Um dos instrumentos que utiliza no ofício é a rachadeira, uma espécie de ponteiro de madeira que é segmentado numa das pontas e que permite abrir o vime longitudinalmente. Tem três modelos: de duas, três e quatro pontas.
Mas na oficina do Sr. Vítor Pratas não existem apenas cestos. Há peças de madeira, candeeiros feitos de cabaças e algumas imagens de barro. Tudo feito por ele. Algumas são para venda, outras são apenas para exposição nas feiras em que vai participando. Estas últimas ilustram ofícios e práticas da região, como a produção de vinho ou o fabrico do bolo de Ançã. O que deu o mote para irmos em busca do dito. Tínhamos a indicação dada por uma vizinha do Sr. Vítor Pratas que os lugares de venda estão assinalados, na rua, por um cesto coberto por um pano azul e colocado em cima de um banco à entrada da casa onde se fabrica o bolo de Ançã.
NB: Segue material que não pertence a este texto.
Source: an optimization exercise on an open RTL-to-GDS flow (aim: small area and a short achievable clock period). Production flows keep margins and buffers that such runs may drop.
Where RTL was checked, it was by simulation tests only, not by an equivalence proof against the original.

Setup of red:
// DCT
module DCT #(parameter horizontal = 1) (
  input wire CLK, input wire RST, input wire i_stb,
  input wire [7:0] i_D0, i_D1, i_D2, i_D3, i_D4, i_D5, i_D6, i_D7,
  output wire o_stb,
  output wire signed [15:0] o_D0, o_D1, o_D2, o_D3, o_D4, o_D5, o_D6, o_D7
);
Settings: LEC_CHECK=0, ABC_CLOCK_PERIOD_IN_PS=1500, CAP_MARGIN=20, CORE_MARGIN=2, CORE_UTILIZATION=40, PLACE_DENSITY=0.6, SETUP_SLACK_MARGIN=5, SLEW_MARGIN=20, SYNTH_HIERARCHICAL=1, SYNTH_MINIMUM_KEEP_SIZE=0; clock period 8.0 ns.
standard.sh (not shown) runs the stock make flow with config.mk's settings and CLKGATE_MAP_FILE= SYNTH_SCRIPT=/design/flow/synth_recipe.tcl, a recipe that flattens the netlist after the stock synthesis.
==> flow/flow/run.sh <==
#!/bin/bash
# Own layout flow: the standard layout (standard.sh, standard synthesis unchanged),
# with a tighter setup-repair target and plain buffers on the ports.
# Knobs are set in flow/knobs.txt (one make assignment per line).
set -euo pipefail
here=$(pwd)
python3 - "$here" <<'PY'
import sys, shlex
here = sys.argv[1]
s = open(here + '/standard.sh').read()
knobs = [l.strip() for l in open(here + '/flow/knobs.txt') if l.strip() and not l.startswith('#')]
extra = ' '.join(shlex.quote(k) for k in knobs)
s = s.replace('"${@:-finish}"', extra + ' "${@:-finish}"')
open(here + '/standard_own.sh', 'w').write(s)
PY
bash standard_own.sh > "$here/flow_make.log" 2>&1
==> flow/flow/knobs.txt <==
SETUP_SLACK_MARGIN=5.2
BUFFER_PORTS_ARGS=-buffer_cell sky130_fd_sc_hd__buf_2
red: flow completed, timing, DRC and antenna clean
For blue, these inputs were changed with respect to red:
-- flow/config.mk --
<<< red, line 7
export LEC_CHECK = 0
export ABC_CLOCK_PERIOD_IN_PS = 1500
export CAP_MARGIN = 20
>>> blue, line 7
export LEC_CHECK = 0
export ABC_CLOCK_PERIOD_IN_PS = 3000
export CAP_MARGIN = 20
Results
Diff blue..red | global-route usage over all layers | unchanged. blue -> red: setup slack delta 0, exact match. Height of the die across red and blue: no real change. Die area came out exactly the same in red and blue. From blue to red, clock buffer count from CTS did not move at all. Quantity of gates resized following cts essentially unchanged between red and blue. From blue to red, I/O pin count did not move at all.
Modified inputs, green compared to blue
==> flow/run.sh (new file) <==
#!/bin/bash
# synth_recipe.tcl (not shown) runs the flow's synth.tcl, then flattens the netlist and writes it again
# the make line also repeats each setting of config.mk as NAME=value (left out here)
make -C /OpenROAD-flow-scripts/flow DESIGN_CONFIG=/design/flow/config.mk WORK_HOME=/design/flow/orfs CLKGATE_MAP_FILE= SYNTH_SCRIPT=/design/flow/synth_recipe.tcl finish
removed: flow/flow/run.sh
removed: flow/flow/knobs.txt
removed: flow/standard.sh
==> run notes <==
Compared with blue, in green worst hold slack moved up; number of enable-type register cells in the synthesized netlist held. In terms of final cell count, blue and green differ only marginally. Per the comparison of green with blue, ratio of final minimum period to clock period closely matched the old numbers, multi-input logic portion of the cell area decreased by 0.93 points relative to the old numbers.
For orange, these inputs were changed with respect to green:
==> flow/flow/run.sh (new file) <==
#!/bin/bash
# Own layout flow: the standard layout (standard.sh, standard synthesis unchanged),
# with a tighter setup-repair target and plain buffers on the ports.
# Knobs are set in flow/knobs.txt (one make assignment per line).
set -euo pipefail
here=$(pwd)
python3 - "$here" <<'PY'
import sys, shlex
here = sys.argv[1]
s = open(here + '/standard.sh').read()
knobs = [l.strip() for l in open(here + '/flow/knobs.txt') if l.strip() and not l.startswith('#')]
extra = ' '.join(shlex.quote(k) for k in knobs)
s = s.replace('"${@:-finish}"', extra + ' "${@:-finish}"')
open(here + '/standard_own.sh', 'w').write(s)
PY
bash standard_own.sh > "$here/flow_make.log" 2>&1
==> flow/flow/knobs.txt (new file) <==
SETUP_SLACK_MARGIN=5.0
BUFFER_PORTS_ARGS=-buffer_cell sky130_fd_sc_hd__buf_2
==> flow/standard.sh (new file) <==
#!/bin/bash
# synth_recipe.tcl (not shown) runs the flow's synth.tcl, then flattens the netlist and writes it again
# the make line also repeats each setting of config.mk as NAME=value (left out here)
make -C /OpenROAD-flow-scripts/flow DESIGN_CONFIG=/design/flow/config.mk WORK_HOME=/design/flow/orfs CLKGATE_MAP_FILE= SYNTH_SCRIPT=/design/flow/synth_recipe.tcl "${@:-finish}"
removed: flow/run.sh
==> run notes <==
When the final numbers for orange and green were put side by side, the met2 wire length turned out to be greater in green.
Going from green to orange, final wirelength went down by 0.63%; weighted congestion reported at the end of routability-driven placement has decreased; peak clock frequency supported by timing higher.
Compared to green, orange has pre-CTS setup slack 0.46 ns higher.
orange against green.
orange vs green on non-clock buffer count: orange is the lower one.
green has a lower minimum setup slack in the final design than orange.
orange has sequential share of layout area above what green had.
No functional check of the RTL was part of any run of this note.


== v33 ==
DCT, a different RTL version from the one above (not shown whole).
Size: roughly 2900 cells after synthesis, about 590 flip-flops, about 200 I/O pins, roughly 36000 sq um of cells after synthesis.
Settings: LEC_CHECK=0, ABC_CLOCK_PERIOD_IN_PS=3000, CAP_MARGIN=20, CORE_MARGIN=2, CORE_UTILIZATION=40, PLACE_DENSITY=0.6, SETUP_SLACK_MARGIN=5, SLEW_MARGIN=20, SYNTH_HIERARCHICAL=1, SYNTH_MINIMUM_KEEP_SIZE=0; clock period 8.0 ns.
==> flow/flow/run.sh <==
#!/bin/bash
# Own layout flow: the standard layout (standard.sh, standard synthesis unchanged),
# with a tighter setup-repair target and plain buffers on the ports.
# Knobs are set in flow/knobs.txt (one make assignment per line).
set -euo pipefail
here=$(pwd)
python3 - "$here" <<'PY'
import sys, shlex
here = sys.argv[1]
s = open(here + '/standard.sh').read()
knobs = [l.strip() for l in open(here + '/flow/knobs.txt') if l.strip() and not l.startswith('#')]
extra = ' '.join(shlex.quote(k) for k in knobs)
s = s.replace('"${@:-finish}"', extra + ' "${@:-finish}"')
open(here + '/standard_own.sh', 'w').write(s)
PY
bash standard_own.sh > "$here/flow_make.log" 2>&1
==> flow/flow/knobs.txt <==
SETUP_SLACK_MARGIN=5.25
BUFFER_PORTS_ARGS=-buffer_cell sky130_fd_sc_hd__buf_2
Input-level comparison between v3 and v33:
-- flow/flow/knobs.txt --
<<< v33, line 1
SETUP_SLACK_MARGIN=5.25
>>> v3, line 1
SETUP_SLACK_MARGIN=5.1
--- outcome ---
- [compare] base=v33 new=v3: period utilization rose 0.34 points; final worst slack fell 27 ps; global-route usage fell 0.16 points; via count of the first global-routing pass fell 546.
- Number of nets in the finished design shrinks slightly when moving from v33 to v3.
- v3 ran to completion and came out clean on the timing, DRC and antenna checks.
- v33 → v3: aggregate routed wire length has decreased, number of maximum-capacitance violations has remained practically unchanged, minimum period implied by the final worst setup slack has increased, fmax has decreased.
- Post-cts repair resize count (v3 / v33): 0.35
## Diff of input files: v40 against v3
- setting CTS_CLUSTER_DIAMETER to 90 for the first time
- setting CTS_CLUSTER_SIZE to 24 for the first time
## What came out
v40 ended with every stage complete and zero timing, DRC or antenna violations. Going from v3 to v40, sum of routed wire length over all layers shrank slightly. v40 vs v3, critical path's slowest cell: sky130_fd_sc_hd__fa_1 vs sky130_fd_sc_hd__dfxtp_1. The global-route usage in v40 sits 0.37 points below the value recorded for v3. Final worst setup slack delta (v40 − v3): unfavourable. v40 gives less synthesis-to-layout area growth than v3 did. Non-clock buffer count shrinks slightly when moving from v3 to v40. The final-layout non-clock buffer area share of v3 and that of v40 are within noise of each other.
Here is what was changed in the inputs of v46 compared with v40.
- removing CTS_CLUSTER_SIZE (formerly 24)
- removing CTS_CLUSTER_DIAMETER (formerly 90)
-- flow/flow/knobs.txt --
<<< v40, line 1
SETUP_SLACK_MARGIN=5.1
>>> v46, line 1
SETUP_SLACK_MARGIN=5.4
==> run notes <==
Per the comparison of v46 with v40, final area increased 9.9%, wire length of the first global-routing pass increased 2700 um, minimum clock period decreased 120 ps. Leading cell type in the layout, fill and taps excluded = sky130_fd_sc_hd__dfxtp_1: v40; leading cell type in the layout, fill and taps excluded = sky130_fd_sc_hd__fa_1: v46. When the final numbers for v40 and v46 were put side by side, the clock latency on the worst-skew pair turned out to be greater in v46. Compared to v40, v46 has register-to-register slack 120 ps higher.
Os cestos cobertos de panos azuis abundam nas ruas da vila e decidimos seguir a sugestão de três mulheres com quem nos cruzámos. E fomos ter à casa da D. Dorinda, perto do pelourinho. Há 30 anos, D. Dorinda ia para a Figueira vender os bolos junto ao Mercado Municipal. Durante o verão corria a praia da cidade para ganhar o sustento.
Antigamente, os bolos eram obrigatórios nos casamentos. Faziam parte das ofertas dos noivos a todos os convidados. A oferta incluía os bolos de Ançã, arroz doce, uma caçoila de arroz pardo (arroz de cabidela) com galinha e os cornos. Os cornos são bolos com uma massa semelhante à dos bolos de Ançã, mas que têm a diferença de levar canela, com uma forma alongada. São também conhecidos por cornudos e constituem, ainda hoje, juntamente com os bolos de Ançã, a prenda oferecida pelos noivos aos convidados.
O nome dos bolos permite a pergunta habitual dos clientes - "Dorinda, tens cornos?" - que é sempre recebida com um sorriso honesto e com outra pergunta: "Queres mais mal ou mais bem?". Basta seguir os gestos na escolha dos bolos para perceber o significado da frase. "Mais mal" refere-se aos bolos mais mal cozidos e "mais bem" aos bolos mais bem cozidos. Vieram os "mais mal" que nunca gostei muito de côdeas escuras.